WHAT IS BEING ASKED:
All entries are to be repeated exactly as shown below.

Stored items from a collection
- - -

`config.mk`:
```
export PLATFORM = sky130hd
export DESIGN_NAME = rtcf_reset_timers
export DESIGN_NICKNAME = d
export VERILOG_FILES = /design/src/core/rtcf_pkg.sv /design/src/core/rtcf_reset_timers.sv
export SDC_FILE = /design/constraint.sdc
export NUM_CORES = 1
export LEC_CHECK = 0
export ABC_AREA = 1
export CAP_MARGIN = 20
export CELL_PAD_IN_SITES_DETAIL_PLACEMENT = 2
export CELL_PAD_IN_SITES_GLOBAL_PLACEMENT = 2
export CORE_ASPECT_RATIO = 0.8
export CORE_MARGIN = 1.5
export CORE_UTILIZATION = 37
export CTS_CLUSTER_SIZE = 12
export DETAILED_ROUTE_END_ITERATION = 7
export DONT_BUFFER_PORTS = 1
export PLACE_DENSITY = 0.88
export SYNTH_ARGS = -nofsm -noshare
export SYNTH_HDL_FRONTEND = slang
export SYNTH_SLANG_ARGS = --single-unit
```
`constraint.sdc`:
```
create_clock -name clk -period 2.8 [get_ports clk]
set_input_delay 0.28 -clock clk [delete_from_list [all_inputs] [get_ports clk]]
set_output_delay 0.28 -clock clk [all_outputs]
set_load 0.01 [all_outputs]
```
File: src/rtl/dcc_defines.svh
// Offsets, field positions, reset values and timing figures of the core control block
`ifndef DCC_DEFINES_SVH
`define DCC_DEFINES_SVH

// Control port locations
`define DCC_LOC_CORE_CTRL  12'h81C
`define DCC_LOC_IF_FIRST   12'h800
`define DCC_LOC_IF_LAST    12'h807
`define DCC_LOC_AUX_FIRST  12'h809
`define DCC_LOC_AUX_LAST   12'h80C
`define DCC_LOC_SL_DATA    12'h810
`define DCC_LOC_SL_ADDR    12'h815

// Core control field positions
`define DCC_B_RATE_LO      0
`define DCC_B_RATE_HI      1
`define DCC_B_CORE_RUN     2
`define DCC_B_OUT_UNMUTE   3
`define DCC_B_IN_UNMUTE    4
`define DCC_B_SL_TRIG      5
`define DCC_B_IF_HW        6
`define DCC_B_PIN_HW       7
`define DCC_B_AUX_HW       8
`define DCC_B_DEB_LO       12
`define DCC_B_DEB_HI       13

// Reset value and writable bits of core control
`define DCC_CORE_CTRL_RST  16'h0000
`define DCC_CORE_CTRL_WMSK 16'h31FF

// Debounce times in ms, clock rate in kHz
`define DCC_DEB_T00_MS     20
`define DCC_DEB_T01_MS     40
`define DCC_DEB_T10_MS     10
`define DCC_DEB_T11_MS     5
`define DCC_CLK_KHZ        250000

// Instructions per sample at each rate
`define DCC_INSTR_1X       11'h400
`define DCC_INSTR_2X       11'h200
`define DCC_INSTR_4X       11'h100

// Number of safeload pairs
`define DCC_SL_PAIRS       5

`endif

File: src/rtl/dcc_pkg.sv
// Types shared by the core control block
package dcc_pkg;

   // Rate select codes
   typedef enum logic [1:0] {
      DCC_RATE_1X   = 2'b00,
      DCC_RATE_2X   = 2'b01,
      DCC_RATE_4X   = 2'b10,
      DCC_RATE_RSVD = 2'b11
   } dcc_rate_type;

   // Safeload engine states, Gray along idle, scan, done
   typedef enum logic [1:0] {
      DCC_SL_IDLE = 2'b00,
      DCC_SL_SCAN = 2'b01,
      DCC_SL_DONE = 2'b11
   } dcc_sl_state_type;

endpackage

- - -

SOLUTION FOR THIS EXERCISE:
`config.mk`:
```
export PLATFORM = sky130hd
export DESIGN_NAME = rtcf_reset_timers
export DESIGN_NICKNAME = d
export VERILOG_FILES = /design/src/core/rtcf_pkg.sv /design/src/core/rtcf_reset_timers.sv
export SDC_FILE = /design/constraint.sdc
export NUM_CORES = 1
export LEC_CHECK = 0
export ABC_AREA = 1
export CAP_MARGIN = 20
export CELL_PAD_IN_SITES_DETAIL_PLACEMENT = 2
export CELL_PAD_IN_SITES_GLOBAL_PLACEMENT = 2
export CORE_ASPECT_RATIO = 0.8
export CORE_MARGIN = 1.5
export CORE_UTILIZATION = 37
export CTS_CLUSTER_SIZE = 12
export DETAILED_ROUTE_END_ITERATION = 7
export DONT_BUFFER_PORTS = 1
export PLACE_DENSITY = 0.88
export SYNTH_ARGS = -nofsm -noshare
export SYNTH_HDL_FRONTEND = slang
export SYNTH_SLANG_ARGS = --single-unit
```
`constraint.sdc`:
```
create_clock -name clk -period 2.8 [get_ports clk]
set_input_delay 0.28 -clock clk [delete_from_list [all_inputs] [get_ports clk]]
set_output_delay 0.28 -clock clk [all_outputs]
set_load 0.01 [all_outputs]
```
File: src/rtl/dcc_defines.svh
// Offsets, field positions, reset values and timing figures of the core control block
`ifndef DCC_DEFINES_SVH
`define DCC_DEFINES_SVH

// Control port locations
`define DCC_LOC_CORE_CTRL  12'h81C
`define DCC_LOC_IF_FIRST   12'h800
`define DCC_LOC_IF_LAST    12'h807
`define DCC_LOC_AUX_FIRST  12'h809
`define DCC_LOC_AUX_LAST   12'h80C
`define DCC_LOC_SL_DATA    12'h810
`define DCC_LOC_SL_ADDR    12'h815

// Core control field positions
`define DCC_B_RATE_LO      0
`define DCC_B_RATE_HI      1
`define DCC_B_CORE_RUN     2
`define DCC_B_OUT_UNMUTE   3
`define DCC_B_IN_UNMUTE    4
`define DCC_B_SL_TRIG      5
`define DCC_B_IF_HW        6
`define DCC_B_PIN_HW       7
`define DCC_B_AUX_HW       8
`define DCC_B_DEB_LO       12
`define DCC_B_DEB_HI       13

// Reset value and writable bits of core control
`define DCC_CORE_CTRL_RST  16'h0000
`define DCC_CORE_CTRL_WMSK 16'h31FF

// Debounce times in ms, clock rate in kHz
`define DCC_DEB_T00_MS     20
`define DCC_DEB_T01_MS     40
`define DCC_DEB_T10_MS     10
`define DCC_DEB_T11_MS     5
`define DCC_CLK_KHZ        250000

// Instructions per sample at each rate
`define DCC_INSTR_1X       11'h400
`define DCC_INSTR_2X       11'h200
`define DCC_INSTR_4X       11'h100

// Number of safeload pairs
`define DCC_SL_PAIRS       5

`endif

File: src/rtl/dcc_pkg.sv
// Types shared by the core control block
package dcc_pkg;

   // Rate select codes
   typedef enum logic [1:0] {
      DCC_RATE_1X   = 2'b00,
      DCC_RATE_2X   = 2'b01,
      DCC_RATE_4X   = 2'b10,
      DCC_RATE_RSVD = 2'b11
   } dcc_rate_type;

   // Safeload engine states, Gray along idle, scan, done
   typedef enum logic [1:0] {
      DCC_SL_IDLE = 2'b00,
      DCC_SL_SCAN = 2'b01,
      DCC_SL_DONE = 2'b11
   } dcc_sl_state_type;

endpackage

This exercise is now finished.